<file path="config.mk">
export PLATFORM = sky130hd
export DESIGN_NAME = i2c_scl_gen
export DESIGN_NICKNAME = d
export VERILOG_FILES = /design/src/rtl/i2c_scl_gen.sv
export SDC_FILE = /design/constraint.sdc
export NUM_CORES = 1
export LEC_CHECK = 0
export ABC_CLOCK_PERIOD_IN_PS = 4150
export BUFFER_PORTS_ARGS = -buffer_cell sky130_fd_sc_hd__buf_2
export CORE_MARGIN = 1.5
export CORE_UTILIZATION = 25
export CTS_CLUSTER_DIAMETER = 50
export DETAILED_ROUTE_END_ITERATION = 10
export PLACE_DENSITY_LB_ADDON = 0.25
export SETUP_SLACK_MARGIN = 0.2
export SLEW_MARGIN = 10
export SYNTH_ARGS = -nofsm -noshare
export SYNTH_HDL_FRONTEND = slang
export SYNTH_SLANG_ARGS = --single-unit
</file>
<file path="constraint.sdc">
create_clock -name clk -period 4.15 [get_ports clk]
set_input_delay 0.2075 -clock clk [delete_from_list [all_inputs] [get_ports clk]]
set_output_delay 0.2075 -clock clk [all_outputs]
set_load 0.1 [all_outputs]
</file>
<file path="src/rtl/i2c_scl_gen.sv">
module i2c_scl_gen #(
  parameter int BAUD_W = 8
) (
  input  logic              clk,
  input  logic              rst_n,
  input  logic              en,
  input  logic [BAUD_W-1:0] baud,
  input  logic [1:0]        mode,
  input  logic              scl_in,
  output logic              scl_drive_low,
  output logic              rel_stb,
  output logic              hi_chk_stb,
  output logic              drv_low_stb,
  output logic              lo_chk_stb,
  output logic              stretch,
  output logic              err
);

  localparam int CW = 4;
  localparam logic [CW-1:0] WAIT_M2 = CW'(3);
  localparam logic [CW-1:0] LOW_M2  = CW'(8);

  typedef enum logic [2:0] {PH_REL, PH_WAIT, PH_HCHK, PH_DRV, PH_LCHK} ph_t;

  ph_t               ph;
  logic [BAUD_W-1:0] pcnt, baud_q;
  logic [1:0]        mode_q;
  logic [CW-1:0]     cnt, hcnt, need_hi;
  logic              stretched;

  wire tick      = en && (pcnt == baud_q);
  wire long_form = mode_q == 2'd2;
  wire [1:0] mode_n = (mode == 2'd3) ? 2'd2 : mode;

  assign rel_stb     = tick && ph == PH_REL;
  assign hi_chk_stb  = tick && ph == PH_HCHK;
  assign drv_low_stb = tick && ph == PH_DRV;
  assign lo_chk_stb  = tick && ph == PH_LCHK;

  always_comb begin
    case (mode_q)
      2'd0:    need_hi = stretched ? CW'(3) : CW'(2);
      2'd1:    need_hi = stretched ? CW'(2) : CW'(1);
      default: need_hi = stretched ? CW'(7) : CW'(1);
    endcase
  end

  always_ff @(posedge clk or negedge rst_n) begin
    if (!rst_n) begin
      ph            <= PH_REL;
      pcnt          <= '0;
      baud_q        <= '0;
      mode_q        <= '0;
      cnt           <= '0;
      hcnt          <= '0;
      stretched     <= 1'b0;
      stretch       <= 1'b0;
      err           <= 1'b0;
      scl_drive_low <= 1'b0;
    end else if (!en) begin
      ph            <= PH_REL;
      pcnt          <= '0;
      baud_q        <= baud;
      mode_q        <= mode_n;
      cnt           <= '0;
      hcnt          <= '0;
      stretched     <= 1'b0;
      stretch       <= 1'b0;
      err           <= 1'b0;
      scl_drive_low <= 1'b0;
    end else begin
      pcnt <= tick ? '0 : pcnt + 1'b1;
      if (tick) begin
        case (ph)
          PH_REL: begin
            scl_drive_low <= 1'b0;
            hcnt          <= '0;
            cnt           <= WAIT_M2;
            ph            <= long_form ? PH_WAIT : PH_HCHK;
          end
          PH_WAIT: begin
            if (cnt == '0) ph <= PH_HCHK;
            else           cnt <= cnt - 1'b1;
          end
          PH_HCHK: begin
            if (scl_in) begin
              stretch <= 1'b0;
              if (hcnt + 1'b1 >= need_hi) begin
                hcnt <= '0;
                ph   <= PH_DRV;
              end else begin
                hcnt <= hcnt + 1'b1;
              end
            end else begin
              stretch   <= 1'b1;
              stretched <= 1'b1;
              hcnt      <= '0;
            end
          end
          PH_DRV: begin
            scl_drive_low <= 1'b1;
            cnt           <= long_form ? LOW_M2 : '0;
            ph            <= PH_LCHK;
          end
          PH_LCHK: begin
            if (scl_in) err <= 1'b1;
            if (cnt == '0) begin
              ph        <= PH_REL;
              stretched <= 1'b0;
              baud_q    <= baud;
              mode_q    <= mode_n;
            end else begin
              cnt <= cnt - 1'b1;
            end
          end
          default: ph <= PH_REL;
        endcase
      end
    end
  end

endmodule

</file>
### Word-level counts from Yosys, hierarchy flattened

Index checks and enable logic that the tools add are counted.

* register bits after elaboration: 33
* bits in latches: 0
* bits in writable memories: 0
* ROM bits: 0
* bits of input ports: 14
* output and inout port bits: 7
* logic and storage cells: 103
* memories kept: 0

* add/sub/neg operators: 3
* multiply operators: 0
* divide/modulo/power cells: 0
* $lt $le $gt $ge: 1
* equal/unequal tests: 23
* shift-type cells: 0
* mux-type cells: 49
* bitwise operators: 0
* reductions and logical operators: 17

Operators by type and width (count)
* $mux 8: 6
* $mux 4: 8
* $mux 3: 7
* $mux 1: 15
* $pmux 3 s5: 1
* $mux 2: 7
* $ne 3x3->1 const B: 4
* $pmux 4 s3: 1
* $ne 2x1->1 const B: 5
* $ne 3x1->1 const B: 3
* $reduce_and 3->1: 3
* $add 8x1->8 const B: 1
* $eq 8x8->1: 1
* $pmux 4 s2: 1
* $eq 3x2->1 const B: 2
* $ne 3x2->1 const B: 2
* $pmux 3 s2: 1
* $reduce_and 2->1: 3
* $logic_and 1x1->1: 5
* $reduce_and 5->1: 1
* $add 4x1->4 const B: 1
* $eq 2x2->1 const B: 2
* $ge 4x4->1: 1
* $logic_not 4->1: 1
* other kinds (10): 11

### Depth between registers and ports, before layout

Gate-level depths: netlist of the first run.

* word-level depth: 8
* gate-level depth with buffers: 8
* depth with buffers taken out: 8

### Least setup slack after synthesis of the first run

Ideal clock, no wire load.

* path kind: register to output
* from: register pcnt[5]
* to: output port lo_chk_stb
* arrival: 3.218 ns
* data required time: 3.943 ns
* setup slack: 0.725 ns
* stages on the path, launching flop included: 5
* buffers on the path: 0
* cells stage by stage: dfrtp_1 -> xnor2_1 -> and4_1 -> nand2_1 -> nor3b_1

* word-level cells in the longest chain between the ends: 3

Ends and longest elaborated chain
* start, declared: RTL line 26 `logic [BAUD_W-1:0] pcnt, baud_q;`
* start signal, assigned: RTL line 72 `pcnt <= tick ? '0 : pcnt + 1'b1;`
* $eq 8x8->1: RTL line 31 `wire tick = en && (pcnt == baud_q);`
* $logic_and 1x1->1: RTL line 31
* $logic_and 1x1->1: RTL line 38 `assign lo_chk_stb = tick && ph == PH_LCHK;`
* end, declared: RTL line 14 `output logic lo_chk_stb,`

No other way between the ends.

### Final worst setup path of the first run

* from: register ph[0]
* to: register baud_q[1]

* word-level cells in the longest chain between the ends: 3

Ends and longest elaborated chain
* start, declared: RTL line 25 `ph_t ph;`
* start signal, assigned: RTL line 79 `ph <= long_form ? PH_WAIT : PH_HCHK;`
* $eq 3x3->1: RTL line 74 `case (ph)`
* $ne 2x1->1 (no source line)
* $reduce_and 3->1 (no source line)
* end signal, assigned: RTL line 63 `baud_q <= baud;`
* end signal, assigned: RTL line 110 `baud_q <= baud;`
* end, declared: RTL line 26

No other way between the ends.
A chain may end at the register's enable or synchronous reset.

==> impl_metrics.toml, run 1 <==
[timing]
max_clock_freq_mhz = 383
finalSetupViolations = 0
max_transition_viols_final = 0
timing.final.ws_setup_ns = 1.54
maxSlewHeadroom = 0.307
rsz_0062_raised_after_global_routing = "false"
layout_min_cycle_time_ns = 2.61
clock_skew_ns = 0.00871
hold_viol_final = 7
timing_worst_slew_pin_value_ns = 1.03
finalHoldWorstSlack_ns = -0.00743
fin_tns_setup_ns = 0
post-route-period-util = 0.629

[floorplan]
rows = 31
die_h_um = 89.4
core-area_um2 = 7250
start_util = 0.258
fp.dieArea_um2 = 8000
die-width_um = 89.4
num_io_pins = 21

[cells_and_area]
post_route_cells_drive_above_1_share = 0.197
post-route-util = 0.296
diodes = 0
fillCellCount = 767
final_area_um2 = 2150
layout-area-overhead-vs-synth_pct = 15.0
number_of_standard_cells_in_the_final_layout_excluding_fillers = 307
total_nets_final = 229

[logic_synthesis]
synth_area_per_cell_um2 = 10.0
post_synth_mux_area_share = 0.0743
post_synth_instance_area_um2 = 1870
postSynth.topFlopCell = "sky130_fd_sc_hd__dfrtp_1"
synth.yosys.warnings = 0
yosys.area_share.xor_xnor = 0.0797
synth_fp_nets = 207
synth_top_family_by_area = "simple AND/OR/NAND/NOR gates"
synth_area_leader_cell = "sky130_fd_sc_hd__dfrtp_1"
yosysUniqueCellTypes = 44
synth_sequential_area_ratio = 0.442
postSynthRegisterBits = 33
post_synth_and_or_nand_nor_area_fraction = 0.212
synth-compound-area-share = 0.109
synth_instances = 186
synth-adder-area-share = 0.0469
synthTopCellsByArea = "sky130_fd_sc_hd__dfrtp_1 (44%), sky130_fd_sc_hd__xnor2_1 (6.6%), sky130_fd_sc_hd__mux2_2 (4.8%)"
number_of_flops_mapped_to_enable_cells_by_yosys = 0
yosysTopAreaCellShare = 0.442
ys_async_sr_fraction = 1.00

[drt]
firstDrtPassIters = 4
wire_per_inst_um = 12.9
highest-signal-layer = "met4"
dr_total_vias = 1388
postRouteWirelength_mm = 3.97
antenna_violating_nets_post_route = 0
drt-vias-per-instance = 4.52
wirelength_met1_mm = 1.97
drcViolationCount = 0
first_iter_violations = 67
wl_met3_um = 101
met2_length_mm = 1.84

[placement]
dp.final_hpwl_mm = 2.87
placedCellCount = 300
preCtsSetupSlack_ns = 1.51
numPortBuffers = 20
area_post_placement_um2 = 2060
gp_congestion = 0.722

[pwr]
power.density_cell_area_nw_per_um2 = 376
vdd_drop_max_uv = 177
totalPowerFinal_uw = 809
p_leak_nw = 0.905

[worst_setup_path]
critPathKind = "reg2reg"
worst_setup_path_start_kind = "flop"
worst_ep_arrival_time_ns = 2.78
cp_max_fo = 16
endpoint_kind_of_the_worst_setup_timing_path = "flop"
cp_data_required_time_ns = 4.32

[clock_network]
root_buffer = "sky130_fd_sc_hd__clkbuf_8"
cts.path.max_buffers = 2
cts_tree = "yes"
cts_setup_buffers = 0
clk-insertion-delay-late_ns = 0.29
clkSinkCount = 33
cts_buffers = 5
htree_levels = 2
path_clk_slew_ns = 0.07
ctsResizeCount = 0
cts-hold-fix-buffers = 0

[global_routing]
grtUsageTotal = 0.114
grt_start_max_net_pins = 34
antenna_violations_before_repair = 0
overflow = 0
grt_pass1_vias = 1367
grt_pass1_wl_mm = 6.82

[worst_hold_path]
timing.hold.worst.class = "in2async"

[flow_run]
drv_cap = 0

[run_status]
status = "finished with violations"
violations_in_the_final_reports = "negative hold slack"
==> sequential cells by signal, summed over array words and instances, names as in the netlist <==
| name | count |
|---|---|
| stretch | 1 |
| ph | 3 |
| scl_drive_low | 1 |
| cnt | 4 |
| mode_q | 2 |
| stretched | 1 |
| err | 1 |
| hcnt | 4 |
| pcnt | 8 |
| baud_q | 8 |
==> final cells by class <==
type / count / area [µm²] / share of cell area
Clock buffer: 7 / 86.3 / 0.0402
Inverter: 10 / 37.5 / 0.0175
Multi-Input combinational cell: 138 / 975 / 0.454
Sequential cell: 33 / 826 / 0.384
Tap cell: 99 / 124 / 0.0577
Timing Repair Buffer: 20 / 100 / 0.0466
==> layout by cell type (no fill, tap or decap), types with 2 or more instances in the layout <==
cell type                  count
sky130_fd_sc_hd__nand3_1      10
sky130_fd_sc_hd__mux2_2        8
sky130_fd_sc_hd__ha_1          7
sky130_fd_sc_hd__mux2_1        3
sky130_fd_sc_hd__nand2_1       9
sky130_fd_sc_hd__nand2b_1      5
sky130_fd_sc_hd__a21oi_1       6
sky130_fd_sc_hd__inv_1        10
sky130_fd_sc_hd__xnor2_1      14
sky130_fd_sc_hd__nor3b_1       3
sky130_fd_sc_hd__xor2_1        3
sky130_fd_sc_hd__dfrtp_1      33
sky130_fd_sc_hd__a211o_1       2
sky130_fd_sc_hd__nor2b_1       4
sky130_fd_sc_hd__or3_1         2
sky130_fd_sc_hd__nor2_1       21
sky130_fd_sc_hd__nor3_1        2
sky130_fd_sc_hd__and4_1        3
sky130_fd_sc_hd__nand4_1       4
sky130_fd_sc_hd__buf_2        20
sky130_fd_sc_hd__and3_1        3
sky130_fd_sc_hd__clkbuf_8      6
sky130_fd_sc_hd__o21ai_0       9
==> per-layer routing <==
| metal | vias up | GRT usage |
|---|---|---|
| li1 | 707 | - |
| met1 | 654 | 0.154 |
| met2 | 20 | 0.177 |
| met3 | 7 | 0.0277 |
| met4 | 0 | 0.0378 |
| met5 | - | 0 |
==> power by group <==
part | total (mW) | internal [mW] | switching (mW)
combinational | 0.162 | 0.0797 | 0.0827
clock | 0.248 | 0.132 | 0.116
sequential | 0.398 | 0.344 | 0.0538
==> synth_stat cells, types with 4 or more instances <==
master and instances:
sky130_fd_sc_hd__dfrtp_1 33, sky130_fd_sc_hd__nor2_1 21, sky130_fd_sc_hd__xnor2_1 14, sky130_fd_sc_hd__inv_1 10, sky130_fd_sc_hd__nand3_1 10, sky130_fd_sc_hd__nand2_1 9
sky130_fd_sc_hd__o21ai_0 9, sky130_fd_sc_hd__mux2_2 8, sky130_fd_sc_hd__ha_1 7, sky130_fd_sc_hd__a21oi_1 6, sky130_fd_sc_hd__nand2b_1 5, sky130_fd_sc_hd__nand4_1 4
sky130_fd_sc_hd__nor2b_1 4
==> critical path: stages, from the launching register on <==
cell and delay (ns):
sky130_fd_sc_hd__dfrtp_1 0.58, sky130_fd_sc_hd__nor3b_1 0.56, sky130_fd_sc_hd__nand2_1 0.10, sky130_fd_sc_hd__o21ai_1 0.82
sky130_fd_sc_hd__mux2_2 0.42
==> worst paths after layout <==
path                            cells past startpoint               endpoint  slack [ns]               from
worst max-delay path                                4  baud_q[1]$_DFFE_PN0P_        1.54  ph[0]$_DFFE_PN0P_
worst min-delay path                                1     cnt[0]$_DFFE_PN0P_      -0.007              rst_n
worst max register to register                      4  baud_q[1]$_DFFE_PN0P_        1.54  ph[0]$_DFFE_PN0P_
worst min register to register                      1      pcnt[0]$_DFF_PN0_        0.50  pcnt[0]$_DFF_PN0_
max in group asynchronous                           1  mode_q[1]$_DFFE_PN0P_        3.66              rst_n
min in group clk                                    2  baud_q[3]$_DFFE_PN0P_        0.14            baud[3]
==> cell families after synthesis <==
logic type               Yosys count
buffers and inverters             15
multiplexers                      12
adder cells (fa/ha/maj)            7
AND/OR/NAND/NOR                   73
AO/OA/AOI/OAI                     29
flip-flops                        33
XOR/XNOR                          17
(Power assumes the default switching activity.)
==> inputs of run 2 (changes only) <==
--- a/config.mk
+++ b/config.mk
@@ -5,7 +5,7 @@
 export SDC_FILE = /design/constraint.sdc
 export NUM_CORES = 1
 export LEC_CHECK = 0
-export ABC_CLOCK_PERIOD_IN_PS = 4150
+export ABC_CLOCK_PERIOD_IN_PS = 2600
 export BUFFER_PORTS_ARGS = -buffer_cell sky130_fd_sc_hd__buf_2
 export CORE_MARGIN = 1.5
 export CORE_UTILIZATION = 25
==> constraint.sdc (replaced) <==
create_clock -name clk -period 2.6 [get_ports clk]
set_input_delay 0.13 -clock clk [delete_from_list [all_inputs] [get_ports clk]]
set_output_delay 0.13 -clock clk [all_outputs]
set_load 0.1 [all_outputs]
==> run 2 against run 1 <==
Against the previous run:
- the flow now finishes without violations
- die area stayed put
- first-iteration DRC count rose by 46%
- global-route usage down 0.47 points
- highest routed layer unchanged
- critical path depth up 3
- clock skew down 0.0049 ns
- sequential cell count unchanged
- cell area is 2.8% higher
- routed wire length is 1.3% lower
==> impl_metrics.toml, run 2 (synthesis gave the netlist of run 1 again) <==
[run_status]
status = "completed"

[timing]
finalSetupViolations = 0
max_transition_viols_final = 0
timing_worst_slew_pin_value_ns = 0.741
maxSlewHeadroom = 0.506
hold_viol_final = 0
layout_min_cycle_time_ns = 2.23
rsz_0062_raised_after_global_routing = "false"
max_clock_freq_mhz = 448
post-route-period-util = 0.858
fin_tns_setup_ns = 0
clock_skew_ns = 0.00379

[drt]
postRouteWirelength_mm = 3.92
antenna_violating_nets_post_route = 0
first_iter_violations = 98
dr_total_vias = 1399
firstDrtPassIters = 4
drcViolationCount = 0
drt-vias-per-instance = 4.47
wire_per_inst_um = 12.5

[clock_network]
path_clk_slew_ns = 0.07
clk-insertion-delay-late_ns = 0.28
cts_setup_buffers = 0
cts.path.max_buffers = 2
htree_levels = 2
clkSinkCount = 33
cts_tree = "yes"
root_buffer = "sky130_fd_sc_hd__clkbuf_8"
cts_buffers = 5

[placement]
gp_congestion = 0.743
area_post_placement_um2 = 2110
dp.final_hpwl_mm = 2.89
numPortBuffers = 20

[flow_run]
drv_cap = 0

[global_routing]
grt_start_max_net_pins = 34
overflow = 0
grt_pass1_vias = 1373
grt_pass1_wl_mm = 6.53
grtUsageTotal = 0.109
antenna_violations_before_repair = 0

[worst_setup_path]
reg2regPathDepth = 7
timing.critical_path.slowest_stage_cell = "sky130_fd_sc_hd__or3b_2"
regToRegSetupSlack_ns = 0.37
cp_data_required_time_ns = 2.77
r2r_start = "hcnt[0]$_DFFE_PN0P_"
critical-path-max-stage-delay_ns = 0.43
startpoint = "hcnt[0]$_DFFE_PN0P_"
endpoint = "ph[0]$_DFFE_PN0P_"
endpoint_kind_of_the_worst_setup_timing_path = "flop"
cp_max_fo = 4
crit_chain = "ha_1, ha_1, or3b_2, o211ai_1, nand3_1, nand3_1, mux2_2"
worst_setup_path_start_kind = "flop"
timing.rr.end = "ph[0]$_DFFE_PN0P_"
worst_ep_arrival_time_ns = 2.40
critPathKind = "reg2reg"

[cells_and_area]
commonest_non_fill_non_tap_cells_in_the_layout = "sky130_fd_sc_hd__dfrtp_1 (33), sky130_fd_sc_hd__nor2_1 (21), sky130_fd_sc_hd__buf_2 (19)"
final_area_um2 = 2210
layout-area-overhead-vs-synth_pct = 18.2
fillCellCount = 774
post_route_cells_drive_above_1_share = 0.224
final_common_cell = "sky130_fd_sc_hd__dfrtp_1"
diodes = 0
total_nets_final = 235
largestRegisters = "baud_q (8), pcnt (8)"

[floorplan]
die_h_um = 89.4
fp.dieArea_um2 = 8000
num_io_pins = 21
rows = 31
die-width_um = 89.4
core-area_um2 = 7250
start_util = 0.258

[pwr]
totalPowerFinal_mw = 1.31
power.density_cell_area_nw_per_um2 = 592
vdd_drop_max_uv = 250
p_leak_nw = 0.936

[worst_hold_path]
timing.hold.worst.class = "in2reg"
==> run 2: critical path, delay by kind of cell (launching register included) <==
kind	cells	cell delay (ns)
AOI/OAI and AO/OA	1	0.12
muxes	1	0.34
and+or+nand+nor	3	0.70
adders and majority gates	2	0.54
DFF	1	0.42
==> run 2: cell type report <==
cell class                 count  area (µm²)  area share
clock buffer                   7        86.3      0.0391
inverter                      10        37.5      0.0170
multi-input combinational    138         985       0.446
sequential                    33         826       0.374
tap                           99         124      0.0561
timing repair buffer          26         150      0.0680
==> run 2: routing by layer <==
metal	wire [µm]	GRT usage	vias up	share of wire
met4	56	0.0378	0	0.014
met5	0	0	-	0
met3	135	0.0268	7	0.034
met2	1860	0.179	20	0.48
li1	-	-	713	-
met1	1860	0.139	659	0.48
==> run 2: power by group <==
part           internal (mW)  switching [mW]
clock network          0.210           0.186
registers              0.550          0.0544
logic                  0.141           0.166
==> run 2: worst min-delay path by stage <==
stage | from | endpoint | depth (start not counted)
global route | baud[0] | baud_q[0]$_DFFE_PN0P_ | 2
global placement | rst_n | baud_q[0]$_DFFE_PN0P_ | 1
floorplan | rst_n | baud_q[0]$_DFFE_PN0P_ | 0
detailed placement | rst_n | baud_q[0]$_DFFE_PN0P_ | 1
finish | baud[3] | baud_q[3]$_DFFE_PN0P_ | 2
CTS | baud[3] | baud_q[3]$_DFFE_PN0P_ | 2
==> run 2: stage by stage <==
stage | hold WS, ns | worst slack, ns | cells | util
floorplan | -0.166 | 0.203 | 186 | -
global placement | 0.259 | 0.409 | 305 | 0.291
detailed placement | 0.253 | 0.362 | 305 | 0.291
CTS | 0.0652 | 0.251 | 313 | 0.304
global route | 0.0765 | 0.244 | 313 | 0.304
finish | 0.0686 | 0.370 | 313 | 0.304
==> run 2: what timing repair did <==
item,CTS,global route
endpoints found under the hold margin,33,0
gates resized for setup,0,2
setup endpoints to repair,0,1
hold buffers,1,0
==> inputs of run 3 (changes only) <==
--- a/config.mk
+++ b/config.mk
@@ -7,7 +7,9 @@
 export LEC_CHECK = 0
 export ABC_CLOCK_PERIOD_IN_PS = 2600
 export BUFFER_PORTS_ARGS = -buffer_cell sky130_fd_sc_hd__buf_2
-export CORE_MARGIN = 1.5
+export CELL_PAD_IN_SITES_DETAIL_PLACEMENT = 0
+export CELL_PAD_IN_SITES_GLOBAL_PLACEMENT = 1
+export CORE_MARGIN = 10
 export CORE_UTILIZATION = 25
 export CTS_CLUSTER_DIAMETER = 50
 export DETAILED_ROUTE_END_ITERATION = 10
==> run 3 against run 2 <==
Against the previous run:
- non-clock buffer count grew 1
- sequential cell count is the same
- clock skew grew 0.0036 ns
- cell count grew 0.64%
- die area rose by 42%
- global-route usage decreased by 2.8 points
- sequential power is 2% lower
- total power up 9.5%
- largest power group unchanged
————————
Take the entries above and return only the lines from the one with "flop included: 5" to the one with "start, declared: RTL line 26", both included, unchanged.

Solution to the problem
* stages on the path, launching flop included: 5
* buffers on the path: 0
* cells stage by stage: dfrtp_1 -> xnor2_1 -> and4_1 -> nand2_1 -> nor3b_1

* word-level cells in the longest chain between the ends: 3

Ends and longest elaborated chain
* start, declared: RTL line 26 `logic [BAUD_W-1:0] pcnt, baud_q;`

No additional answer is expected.